PROBLEM REQUIREMENTS →
Which of the lines below mention the word "export"? Pull each one out.

---------- PROVIDED DATA

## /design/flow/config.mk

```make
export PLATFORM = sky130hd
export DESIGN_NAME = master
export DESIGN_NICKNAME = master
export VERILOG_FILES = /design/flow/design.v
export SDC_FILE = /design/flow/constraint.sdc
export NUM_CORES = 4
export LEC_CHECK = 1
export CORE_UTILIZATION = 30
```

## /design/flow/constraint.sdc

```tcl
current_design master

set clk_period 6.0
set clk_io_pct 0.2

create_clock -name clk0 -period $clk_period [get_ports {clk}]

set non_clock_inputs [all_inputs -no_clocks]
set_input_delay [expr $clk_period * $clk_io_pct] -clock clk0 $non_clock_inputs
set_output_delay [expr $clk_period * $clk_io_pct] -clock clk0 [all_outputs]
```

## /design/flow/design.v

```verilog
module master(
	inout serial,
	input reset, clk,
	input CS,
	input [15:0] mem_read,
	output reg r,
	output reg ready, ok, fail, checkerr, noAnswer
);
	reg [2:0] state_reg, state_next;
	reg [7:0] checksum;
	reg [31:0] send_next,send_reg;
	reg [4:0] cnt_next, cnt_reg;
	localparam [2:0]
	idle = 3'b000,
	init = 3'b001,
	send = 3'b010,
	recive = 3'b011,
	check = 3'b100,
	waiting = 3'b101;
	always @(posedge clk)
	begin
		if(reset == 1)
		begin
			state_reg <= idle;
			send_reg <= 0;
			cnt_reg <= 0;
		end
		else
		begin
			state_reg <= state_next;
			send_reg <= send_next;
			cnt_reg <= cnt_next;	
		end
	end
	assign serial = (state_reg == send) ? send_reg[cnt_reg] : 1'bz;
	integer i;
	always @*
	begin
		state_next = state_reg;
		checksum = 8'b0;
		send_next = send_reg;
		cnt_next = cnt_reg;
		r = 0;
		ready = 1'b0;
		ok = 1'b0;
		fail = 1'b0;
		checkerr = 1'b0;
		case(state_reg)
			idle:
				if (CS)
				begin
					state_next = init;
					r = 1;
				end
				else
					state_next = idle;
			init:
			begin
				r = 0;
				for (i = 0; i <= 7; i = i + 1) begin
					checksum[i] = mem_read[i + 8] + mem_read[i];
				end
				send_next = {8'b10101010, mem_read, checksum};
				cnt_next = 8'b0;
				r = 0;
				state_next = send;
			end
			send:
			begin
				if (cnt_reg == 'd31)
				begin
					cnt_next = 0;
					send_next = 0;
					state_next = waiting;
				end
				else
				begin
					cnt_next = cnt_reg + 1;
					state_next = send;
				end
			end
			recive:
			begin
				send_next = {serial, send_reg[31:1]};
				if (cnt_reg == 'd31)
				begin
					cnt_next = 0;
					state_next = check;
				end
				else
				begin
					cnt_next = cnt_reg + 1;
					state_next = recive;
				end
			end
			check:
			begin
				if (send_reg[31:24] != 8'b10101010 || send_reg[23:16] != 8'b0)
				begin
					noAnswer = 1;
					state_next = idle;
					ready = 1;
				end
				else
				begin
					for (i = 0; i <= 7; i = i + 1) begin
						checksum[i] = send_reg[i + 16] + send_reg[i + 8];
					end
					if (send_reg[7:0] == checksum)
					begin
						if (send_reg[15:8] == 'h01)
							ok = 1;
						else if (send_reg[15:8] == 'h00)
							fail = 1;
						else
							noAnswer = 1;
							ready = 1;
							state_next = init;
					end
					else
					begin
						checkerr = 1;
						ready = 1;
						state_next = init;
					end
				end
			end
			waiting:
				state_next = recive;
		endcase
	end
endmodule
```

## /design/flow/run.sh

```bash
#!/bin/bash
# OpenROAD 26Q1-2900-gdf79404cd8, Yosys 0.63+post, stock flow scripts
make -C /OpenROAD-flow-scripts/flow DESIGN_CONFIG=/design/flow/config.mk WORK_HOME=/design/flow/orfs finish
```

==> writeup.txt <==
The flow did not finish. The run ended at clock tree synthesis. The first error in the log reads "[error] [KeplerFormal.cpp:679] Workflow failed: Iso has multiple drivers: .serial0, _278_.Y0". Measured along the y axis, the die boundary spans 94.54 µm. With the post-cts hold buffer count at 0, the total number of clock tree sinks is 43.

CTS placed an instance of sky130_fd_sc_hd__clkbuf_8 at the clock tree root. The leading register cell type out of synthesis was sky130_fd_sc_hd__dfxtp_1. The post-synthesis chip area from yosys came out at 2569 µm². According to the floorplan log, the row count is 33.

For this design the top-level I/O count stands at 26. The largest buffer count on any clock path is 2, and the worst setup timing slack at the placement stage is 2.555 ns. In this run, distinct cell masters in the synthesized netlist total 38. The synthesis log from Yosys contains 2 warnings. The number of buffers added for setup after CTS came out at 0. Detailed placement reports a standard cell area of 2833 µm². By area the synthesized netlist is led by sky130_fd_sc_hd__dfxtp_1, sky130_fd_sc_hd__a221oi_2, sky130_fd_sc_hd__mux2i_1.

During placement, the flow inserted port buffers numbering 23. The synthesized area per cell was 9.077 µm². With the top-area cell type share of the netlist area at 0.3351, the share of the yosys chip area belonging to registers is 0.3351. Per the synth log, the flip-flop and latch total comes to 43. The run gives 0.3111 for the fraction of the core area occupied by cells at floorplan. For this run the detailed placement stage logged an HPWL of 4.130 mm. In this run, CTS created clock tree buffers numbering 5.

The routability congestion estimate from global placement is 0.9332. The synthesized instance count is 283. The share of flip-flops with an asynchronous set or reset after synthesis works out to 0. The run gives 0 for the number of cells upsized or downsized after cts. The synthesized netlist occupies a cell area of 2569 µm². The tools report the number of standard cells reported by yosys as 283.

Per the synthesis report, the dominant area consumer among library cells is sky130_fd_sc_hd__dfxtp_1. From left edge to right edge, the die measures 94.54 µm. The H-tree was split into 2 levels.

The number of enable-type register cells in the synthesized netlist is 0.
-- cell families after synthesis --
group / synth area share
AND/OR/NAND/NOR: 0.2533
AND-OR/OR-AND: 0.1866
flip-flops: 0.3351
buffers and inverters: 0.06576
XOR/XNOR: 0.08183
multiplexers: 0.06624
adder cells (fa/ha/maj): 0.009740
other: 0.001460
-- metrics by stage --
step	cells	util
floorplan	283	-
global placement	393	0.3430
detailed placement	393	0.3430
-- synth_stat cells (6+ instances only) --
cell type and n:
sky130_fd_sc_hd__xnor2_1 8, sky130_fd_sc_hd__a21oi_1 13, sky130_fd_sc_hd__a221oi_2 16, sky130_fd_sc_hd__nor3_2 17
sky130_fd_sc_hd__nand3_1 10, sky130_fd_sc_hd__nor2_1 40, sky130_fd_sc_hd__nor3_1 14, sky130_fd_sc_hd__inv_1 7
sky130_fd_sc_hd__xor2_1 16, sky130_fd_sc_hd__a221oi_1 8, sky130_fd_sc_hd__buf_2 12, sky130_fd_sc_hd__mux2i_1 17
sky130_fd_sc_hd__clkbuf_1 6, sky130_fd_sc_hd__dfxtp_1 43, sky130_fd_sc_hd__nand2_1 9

--------------------

ANSWER TO THIS TASK →
export PLATFORM = sky130hd
export DESIGN_NAME = master
export DESIGN_NICKNAME = master
export VERILOG_FILES = /design/flow/design.v
export SDC_FILE = /design/flow/constraint.sdc
export NUM_CORES = 4
export LEC_CHECK = 1
export CORE_UTILIZATION = 30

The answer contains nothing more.